Monday, 18 de November de 2024 ISSN 1519-7670 - Ano 24 - nº 1314

A epidemia de "exclusividades"

TV FOFOCA

(*)

Há alguns meses escrevi aqui [veja remissão abaixo] sobre um caso de publicação de três revistas semanais de bastidores e fofocas do mundo do entretenimento, que tinham dado um desfalque de lealdade aos seus fiéis leitores como poucas vezes se viu nessa imprensa especializada. Caras, Quem e Chiques & Famosos, numa decisão inédita, fizeram três matérias de capa, respectivamente e na mesma semana, com a Rainha dos Baixinhos, a apresentadora Xuxa, e dividiram entre si um critério de "exclusividade" que só enganou os próprios repórteres.

Roupas, ensaios fotográficos e textos. Quase tudo se repetiu vergonhosamente nas
edições das referidas revistas. Agora, um fenômeno de semelhantes proporções está invadindo a telinha. Programas de TV, como A Casa É Sua (Rede TV!), O Melhor da Tarde e A Hora da Verdade (Band) e o Domingo Legal (SBT) resolveram adaptar essa esperta motivaç&aatilde;o para cativar a curiosidade alheia. Escrevem, em letras garrafais, nas legendas que servem de chamada para as suas matérias, a palavra "exclusividade". Mas de uma forma que impressiona a própria pretensão.

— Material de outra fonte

[src/sio_defs.vh]
// Register map, field positions, reset values and timing counts of the serial port
`ifndef SIO_DEFS_VH
`define SIO_DEFS_VH
`define OFF_CTRL 12'h000
`define OFF_MODE 12'h004
`define OFF_STAT 12'h008
`define OFF_TXD 12'h00c
`define OFF_RXD 12'h010
`define OFF_MASK 12'h014
`define OFF_DMAEN 12'h018
// serial_control_register fields
`define CTRL_TXEN 0
`define CTRL_RXEN 1
`define CTRL_PAR_EN 2
`define CTRL_PAR_ODD 3
`define CTRL_STOP2 4
`define CTRL_LEN8 5
`define CTRL_CLKOUT 6
`define CTRL_ADDR_BIT 11
`define CTRL_RESET 12'h023
// mode register fields
`define MODE_OP_LO 0
`define MODE_OP_HI 1
`define MODE_CS_LO 2
`define MODE_CS_HI 3
`define MODE_RATE_LO 4
`define MODE_RATE_HI 6
`define MODE_RESET 7'h00
// status bits
`define ST_RX_DONE 0
`define ST_TX_DONE 1
`define ST_FRAME 2
`define ST_OVERRUN 3
`define ST_PARITY 4
`define ST_TX_EMPTY 5
`define ST_RX_FULL 6
// operation modes
`define OP_ASYNC 2'h0
`define OP_MULTI 2'h1
`define OP_SYNC 2'h2
// clock sources
`define CS_BAUD 2'h0
`define CS_EXT 2'h1
`define CS_TIMER 2'h2
// 16x oversampling in start-stop modes
`define OVERSAMPLE 16
// Shortest internal shift clock, in machine cycles
`define SCLK_MIN_CYC 4
`endif

[src/serial_async_sync_port.v]
// Serial port with start-stop and clocked modes, APB slave and interrupts
`timescale 1ns/1ps
// Summary of operation
// Both directions work in synchronous and start-stop modes.
// Multiprocessor mode sends as master only, with the address flag set from software.
// Receive interrupt on done or error, transmit interrupt on done.
// Transmitter and receiver run together, each with a holding buffer and a shifter.
// Synchronous mode shifts only data bits, no start, stop or parity.
// The internal baud generator offers eight selectable rates.
// The bit clock may come from the external clock pin or reload timer zero underflow.
// Length is eight bits, seven allowed only in asynchronous normal mode.
// Line data is NRZ.
// Framing, overrun and parity errors are detected, parity not in multiprocessor mode.
// Normal mode allows seven or eight bits, optional parity, one or two stop bits.
// Multiprocessor frames carry eight data bits plus control bit 11, with no parity.
// Only the first stop bit is checked on reception.
// Transmit and receive events can request the intelligent I/O service instead of an interrupt.
// A driven shift clock period is at least four machine cycles.
// An external shift clock holds each phase at least two machine cycles.
// Output changes after the falling shift clock edge, input sampled on the rising edge.
module serial_async_sync_port #(
    parameter BASE_DIV = 16'd2
)(
    input wire REF_CLK,
    input wire NRST,
    input wire CLK_EN,
    input wire PSEL,
    input wire PENABLE,
    input wire PWRITE,
    input wire [11:0] PADDR,
    input wire [31:0] PWDATA,
    output reg [31:0] PRDATA,
    output wire PREADY,
    output wire PSLVERR,
    input wire SERIAL_IN_PIN,
    output reg SERIAL_OUT_PIN,
    input wire SHIFT_CLOCK_PIN_I,
    output reg SHIFT_CLOCK_PIN_O,
    output wire SHIFT_CLOCK_PIN_OE_N,
    input wire TIMER0_UNDERFLOW,
    output wire IRQ_RX,
    output wire IRQ_TX,
    output wire IIO_REQ_RX,
    output wire IIO_REQ_TX
);
`include "sio_defs.vh"
    reg [11:0] serial_control_register_q;
    reg [6:0] mode_q;
    reg [4:0] stat_q;
    reg [4:0] mask_q;
    reg [1:0] dmaen_q;
    reg [8:0] txbuf_q;
    reg txfull_q;
    reg [7:0] rxbuf_q;
    reg rxfull_q;
    wire wr = PSEL && PENABLE && PWRITE;
    wire rd = PSEL && PENABLE && !PWRITE;
    wire [1:0] op = mode_q[`MODE_OP_HI:`MODE_OP_LO];
    wire [1:0] csel = mode_q[`MODE_CS_HI:`MODE_CS_LO];
    wire [2:0] rate = mode_q[`MODE_RATE_HI:`MODE_RATE_LO];
    wire sync_m = (op == `OP_SYNC);
    wire multi_m = (op == `OP_MULTI);
    wire len8 = serial_control_register_q[`CTRL_LEN8] || (op != `OP_ASYNC);
    wire par_en = serial_control_register_q[`CTRL_PAR_EN] && (op == `OP_ASYNC);
    wire par_odd = serial_control_register_q[`CTRL_PAR_ODD];
    wire clk_drive = sync_m && serial_control_register_q[`CTRL_CLKOUT];
    wire mapped = (PADDR == `OFF_CTRL) || (PADDR == `OFF_MODE) || (PADDR == `OFF_STAT) ||
        (PADDR == `OFF_TXD) || (PADDR == `OFF_RXD) || (PADDR == `OFF_MASK) || (PADDR == `OFF_DMAEN);
    assign PREADY = 1'b1;
    assign PSLVERR = PSEL && PENABLE && !mapped;
    assign SHIFT_CLOCK_PIN_OE_N = !clk_drive;

    // Baud generator: eight rates, base divider shifted by the rate code
    reg [23:0] bcnt_q;
    wire [23:0] bdiv = ({8'h00, BASE_DIV} << rate) - 24'h000001;
    wire baud_tick = CLK_EN && (bcnt_q == 24'h000000);
    always @(posedge REF_CLK or negedge NRST)
        if (!NRST)
            bcnt_q <= 24'h000000;
        else if (CLK_EN)
            bcnt_q <= (bcnt_q == 24'h000000) ? bdiv : bcnt_q - 24'h000001;

    // External clock and timer edges
    reg sck_in_q;
    reg tmr_q;
    always @(posedge REF_CLK or negedge NRST)
        if (!NRST)
        begin
            sck_in_q <= 1'b1;
            tmr_q <= 1'b0;
        end
        else if (CLK_EN)
        begin
            sck_in_q <= SHIFT_CLOCK_PIN_I;
            tmr_q <= TIMER0_UNDERFLOW;
        end
    wire ext_rise = CLK_EN && SHIFT_CLOCK_PIN_I && !sck_in_q;
    wire ext_fall = CLK_EN && !SHIFT_CLOCK_PIN_I && sck_in_q;
    wire tmr_tick = CLK_EN && TIMER0_UNDERFLOW && !tmr_q;
    reg src_tick;
    always @*
    begin
        case (csel)
            `CS_BAUD: src_tick = baud_tick;
            `CS_EXT: src_tick = ext_rise;
            `CS_TIMER: src_tick = tmr_tick;
            default: src_tick = baud_tick;
        endcase
    end

    // Synchronous shift clock: two ticks per period, each at least two cycles apart
    reg busy_sync_q;
    wire busy_sync = busy_sync_q || (sync_m && txfull_q);
    localparam HALF_RELOAD = `SCLK_MIN_CYC / 2 - 1;
    reg [1:0] half_q;
    reg sck_ph_q;
    wire half_ok = (half_q == 2'h0);
    wire int_fall = clk_drive && src_tick && half_ok && sck_ph_q;
    wire int_rise = clk_drive && src_tick && half_ok && !sck_ph_q;
    always @(posedge REF_CLK or negedge NRST)
        if (!NRST)
        begin
            half_q <= 2'h0;
            sck_ph_q <= 1'b1;
            SHIFT_CLOCK_PIN_O <= 1'b1;
        end
        else if (CLK_EN)
        begin
            if (!clk_drive || !busy_sync)
            begin
                sck_ph_q <= 1'b1;
                SHIFT_CLOCK_PIN_O <= 1'b1;
            end
            else if (src_tick && half_ok)
            begin
                sck_ph_q <= !sck_ph_q;
                SHIFT_CLOCK_PIN_O <= !sck_ph_q;
                half_q <= HALF_RELOAD[1:0];
            end
            else if (!half_ok)
                half_q <= half_q - 2'h1;
        end
    wire s_fall = clk_drive ? int_fall : ext_fall;
    wire s_rise = clk_drive ? int_rise : ext_rise;

    // Transmitter
    localparam T_IDLE = 2'h0;
    localparam T_SHIFT = 2'h1;
    reg [1:0] tst_q;
    reg [11:0] tsh_q;
    reg [3:0] tbits_q;
    reg [3:0] tos_q;
    reg tx_done_p;
    // Sync frame ends on its last rising edge, no trailing clock pulse
    wire tx_step = sync_m ? ((tst_q == T_SHIFT && tbits_q == 4'h0) ? s_rise : s_fall) :
        (src_tick && tos_q == 4'h0);
    wire [7:0] tdat = len8 ? txbuf_q[7:0] : {1'b0, txbuf_q[6:0]};
    wire tpar = (^tdat) ^ par_odd;
    reg [11:0] tframe;
    reg [3:0] tlen;
    always @*
    begin
        tframe = 12'hfff;
        tlen = 4'h0;
        if (sync_m)
        begin
            tframe = {4'hf, txbuf_q[7:0]};
            tlen = 4'h8;
        end
        else if (multi_m)
        begin
            tframe = {2'h3, serial_control_register_q[`CTRL_ADDR_BIT], txbuf_q[7:0], 1'b0};
            tlen = serial_control_register_q[`CTRL_STOP2] ? 4'hc : 4'hb;
        end
        else
        begin
            tframe = len8 ? (par_en ? {1'b1, 1'b1, tpar, tdat, 1'b0} : {2'h3, 1'b1, tdat, 1'b0}) :
                (par_en ? {2'h3, 1'b1, tpar, tdat[6:0], 1'b0} : {3'h7, 1'b1, tdat[6:0], 1'b0});
            tlen = 4'h9 + (len8 ? 4'h1 : 4'h0) + (par_en ? 4'h1 : 4'h0) +
                (serial_control_register_q[`CTRL_STOP2] ? 4'h1 : 4'h0) - 4'h1 + 4'h1;
        end
    end
    always @(posedge REF_CLK or negedge NRST)
        if (!NRST)
        begin
            tst_q <= T_IDLE;
            tsh_q <= 12'hfff;
            tbits_q <= 4'h0;
            tos_q <= 4'h0;
            tx_done_p <= 1'b0;
            busy_sync_q <= 1'b0;
            SERIAL_OUT_PIN <= 1'b1;
        end
        else if (CLK_EN)
        begin
            tx_done_p <= 1'b0;
            if (!sync_m && src_tick)
                tos_q <= tos_q + 4'h1;
            case (tst_q)
                T_IDLE:
                    if (txfull_q && serial_control_register_q[`CTRL_TXEN] && tx_step)
                    begin
                        tsh_q <= {1'b1, tframe[11:1]};
                        SERIAL_OUT_PIN <= tframe[0];
                        tbits_q <= tlen - 4'h1;
                        busy_sync_q <= sync_m;
                        tst_q <= T_SHIFT;
                    end
                    else if (!sync_m)
                        SERIAL_OUT_PIN <= 1'b1;
                T_SHIFT:
                    if (tx_step)
                    begin
                        if (tbits_q == 4'h0)
                        begin
                            // Sync line holds the last bit; it only moves after a falling edge
                            if (!sync_m)
                                SERIAL_OUT_PIN <= 1'b1;
                            busy_sync_q <= 1'b0;
                            tx_done_p <= 1'b1;
                            tst_q <= T_IDLE;
                        end
                        else
                        begin
                            SERIAL_OUT_PIN <= tsh_q[0];
                            tsh_q <= {1'b1, tsh_q[11:1]};
                            tbits_q <= tbits_q - 4'h1;
                        end
                    end
                default: tst_q <= T_IDLE;
            endcase
        end
    wire tx_load = CLK_EN && tst_q == T_IDLE && txfull_q && serial_control_register_q[`CTRL_TXEN] && tx_step;

    // Receiver
    localparam R_IDLE = 2'h0;
    localparam R_START = 2'h1;
    localparam R_DATA = 2'h2;
    localparam R_STOP = 2'h3;
    reg [1:0] rst_q;
    reg [3:0] ros_q;
    reg [3:0] rbits_q;
    reg [9:0] rsh_q;
    reg rx_ev_p;
    reg [2:0] rx_err_p;
    wire [3:0] rlen = sync_m ? 4'h8 : (multi_m ? 4'h9 : ((len8 ? 4'h8 : 4'h7) + (par_en ? 4'h1 : 4'h0)));
    wire rx_mid = src_tick && ros_q == 4'h7;
    wire [9:0] ralign = rsh_q >> (4'ha - rlen);
    wire rpar_bad = par_en && ((^ralign[8:0]) != par_odd);
    always @(posedge REF_CLK or negedge NRST)
        if (!NRST)
        begin
            rst_q <= R_IDLE;
            ros_q <= 4'h0;
            rbits_q <= 4'h0;
            rsh_q <= 10'h000;
            rx_ev_p <= 1'b0;
            rx_err_p <= 3'h0;
        end
        else if (CLK_EN)
        begin
            rx_ev_p <= 1'b0;
            rx_err_p <= 3'h0;
            if (src_tick)
                ros_q <= ros_q + 4'h1;
            if (!serial_control_register_q[`CTRL_RXEN])
                rst_q <= R_IDLE;
            else if (sync_m)
            begin
                if (s_rise)
                begin
                    rsh_q <= {SERIAL_IN_PIN, rsh_q[9:1]};
                    if (rbits_q == 4'h7)
                    begin
                        rbits_q <= 4'h0;
                        rx_ev_p <= 1'b1;
                    end
                    else
                        rbits_q <= rbits_q + 4'h1;
                end
            end
            else
            case (rst_q)
                R_IDLE:
                    if (src_tick && !SERIAL_IN_PIN)
                    begin
                        ros_q <= 4'h1;
                        rst_q <= R_START;
                    end
                R_START:
                    if (rx_mid)
                        rst_q <= SERIAL_IN_PIN ? R_IDLE : R_DATA;
                R_DATA:
                    if (rx_mid)
                    begin
                        rsh_q <= {SERIAL_IN_PIN, rsh_q[9:1]};
                        if (rbits_q == rlen - 4'h1)
                        begin
                            rbits_q <= 4'h0;
                            rst_q <= R_STOP;
                        end
                        else
                            rbits_q <= rbits_q + 4'h1;
                    end
                R_STOP:
                    if (rx_mid)
                    begin
                        rx_ev_p <= 1'b1;
                        rx_err_p <= {rpar_bad, 1'b0, !SERIAL_IN_PIN};
                        rst_q <= R_IDLE;
                    end
                default: rst_q <= R_IDLE;
            endcase
        end
    wire [7:0] rword = sync_m ? rsh_q[9:2] : (len8 ? ralign[7:0] : {1'b0, ralign[6:0]});
    wire rx_ovr = rx_ev_p && rxfull_q;

    // Registers, buffers and sticky status
    wire [4:0] ev = {rx_err_p[2], rx_ovr, rx_err_p[0], tx_done_p, rx_ev_p};
    wire [4:0] clr = (wr && PADDR == `OFF_STAT) ? PWDATA[4:0] : 5'h00;
    always @(posedge REF_CLK or negedge NRST)
        if (!NRST)
        begin
            serial_control_register_q <= `CTRL_RESET;
            mode_q <= `MODE_RESET;
            stat_q <= 5'h00;
            mask_q <= 5'h00;
            dmaen_q <= 2'h0;
            txbuf_q <= 9'h000;
            txfull_q <= 1'b0;
            rxbuf_q <= 8'h00;
            rxfull_q <= 1'b0;
        end
        else if (CLK_EN)
        begin
            stat_q <= (stat_q & ~clr) | ev;
            if (wr && PADDR == `OFF_CTRL)
                serial_control_register_q <= PWDATA[11:0];
            if (wr && PADDR == `OFF_MODE)
                mode_q <= PWDATA[6:0];
            if (wr && PADDR == `OFF_MASK)
                mask_q <= PWDATA[4:0];
            if (wr && PADDR == `OFF_DMAEN)
                dmaen_q <= PWDATA[1:0];
            if (wr && PADDR == `OFF_TXD)
            begin
                txbuf_q <= PWDATA[8:0];
                txfull_q <= 1'b1;
            end
            else if (tx_load)
                txfull_q <= 1'b0;
            if (rx_ev_p && !rxfull_q)
            begin
                rxbuf_q <= rword;
                rxfull_q <= 1'b1;
            end
            else if (rd && PADDR == `OFF_RXD)
                rxfull_q <= 1'b0;
        end
    always @*
    begin
        PRDATA = 32'h00000000;
        case (PADDR)
            `OFF_CTRL: PRDATA = {20'h00000, serial_control_register_q};
            `OFF_MODE: PRDATA = {25'h0000000, mode_q};
            `OFF_STAT: PRDATA = {25'h0000000, rxfull_q, !txfull_q, stat_q};
            `OFF_TXD: PRDATA = {23'h000000, txbuf_q};
            `OFF_RXD: PRDATA = {24'h000000, rxbuf_q};
            `OFF_MASK: PRDATA = {27'h0000000, mask_q};
            `OFF_DMAEN: PRDATA = {30'h00000000, dmaen_q};
            default: PRDATA = 32'h00000000;
        endcase
    end
    wire rx_pend = |(stat_q[4:2] & mask_q[4:2]) || (stat_q[0] && mask_q[0]);
    wire tx_pend = stat_q[1] && mask_q[1];
    assign IRQ_RX = rx_pend && !dmaen_q[0];
    assign IRQ_TX = tx_pend && !dmaen_q[1];
    assign IIO_REQ_RX = rx_pend && dmaen_q[0];
    assign IIO_REQ_TX = tx_pend && dmaen_q[1];
endmodule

A jogada armada é a seguinte: como é praticamente impossível, segundo a lógica da Física, que um corpo ocupe dois lugares ao mesmo tempo, jamais existirão dois programas televisivos com transmissão ao vivo em que o entrevistado seja o cantor Daniel anunciando que vai abandonar a música, por exemplo. Obviamente, uma das duas entrevistas (se determinado caso ocorrer) será a exibição de um videoteipe. Por tanto, qual foi a solução arranjada para atrair a audiência? Esperar a aparição do cantor numa outra emissora,
talvez uns dois dias depois da apresentação da concorrente, e pronto. Está lá a famigerada expressão "entrevista exclusiva". Isso quando a semana ainda não terminou e surge uma terceira aparição, com o mesmo Daniel e em outra emissora falando sobre a mesma coisa em um outro programa e, novamente, aparece a exclusividade que nunca houve.

Querem um exemplo mais realista? Tiazinha filmando Objetos Voadores Não Identificados (OVNI?s). Quem deu o "furo de reportagem" foi o programa TV Fama (Rede TV!). Três dias depois num domingo, Gugu Liberato estava exibindo a fita com o conteúdo amadorístico-cinematográfico da dominatrix em seu Domingo Legal. Aliás, Suzana Alves merece desprestígio até como cinegrafista amadora, pois em um único segundo, através de um preciso e bem delineado close perante os vários minutos de fita que deve ter gastado, é que se possibilitou diferenciar uma nave extraterrestre de um balão meteorológico. Ah, sim! Gugu não depositou exclusividade nenhuma sobre o depoimento de Tiazinha no seu programa, mas disse que o conteúdo das fitas havia sido liberado unicamente por "especialistas da USP" para a exibição naquele horário pelo SBT. Mentira, pois já haviam feito o serviço.

Parece exagero ou o método que as emissoras insistem em apresentar está equivocado? A exclusividade (e essa é uma definição mais próxima do cotidiano dos profissionais da Comunicação) envolve apresentar algo único, um trunfo dado à produção ou equipe de um programa / emissora que dificilmente será equiparado com as outras. Uma transmissão de shows ao vivo no Rock in Rio e na íntegra pela Rede Globo (se bem que nem isso ela fez,
serve apenas para ilustrar o raciocínio) seria um belo exemplo, ignorando-se coisas constrangedoras como cotas de publicidade. Arranjar bate-bocas televisivos com atrizes do segundo escalão como o que aconteceu com o apresentador Leão Lobo (O Melhor da Tarde ? Band) e a atriz Najara Tureta também é exemplo de exclusividade única (desculpem a redundância). Medíocre, mas assim mesmo exclusiva. Resumindo: exclusividade na TV é uma coisa que a MTV faz muito bem. Foi a única que apresentou na íntegra a música Mano
Caetano, cantando ao vivo em uma apresentação feita pelo seu próprio autor-compositor, Lobão. Ihhhhh!! O canal Multishow já anunciou um show do cantor, para essa semana, "inédito e exclusivo". É melhor deixar pra lá.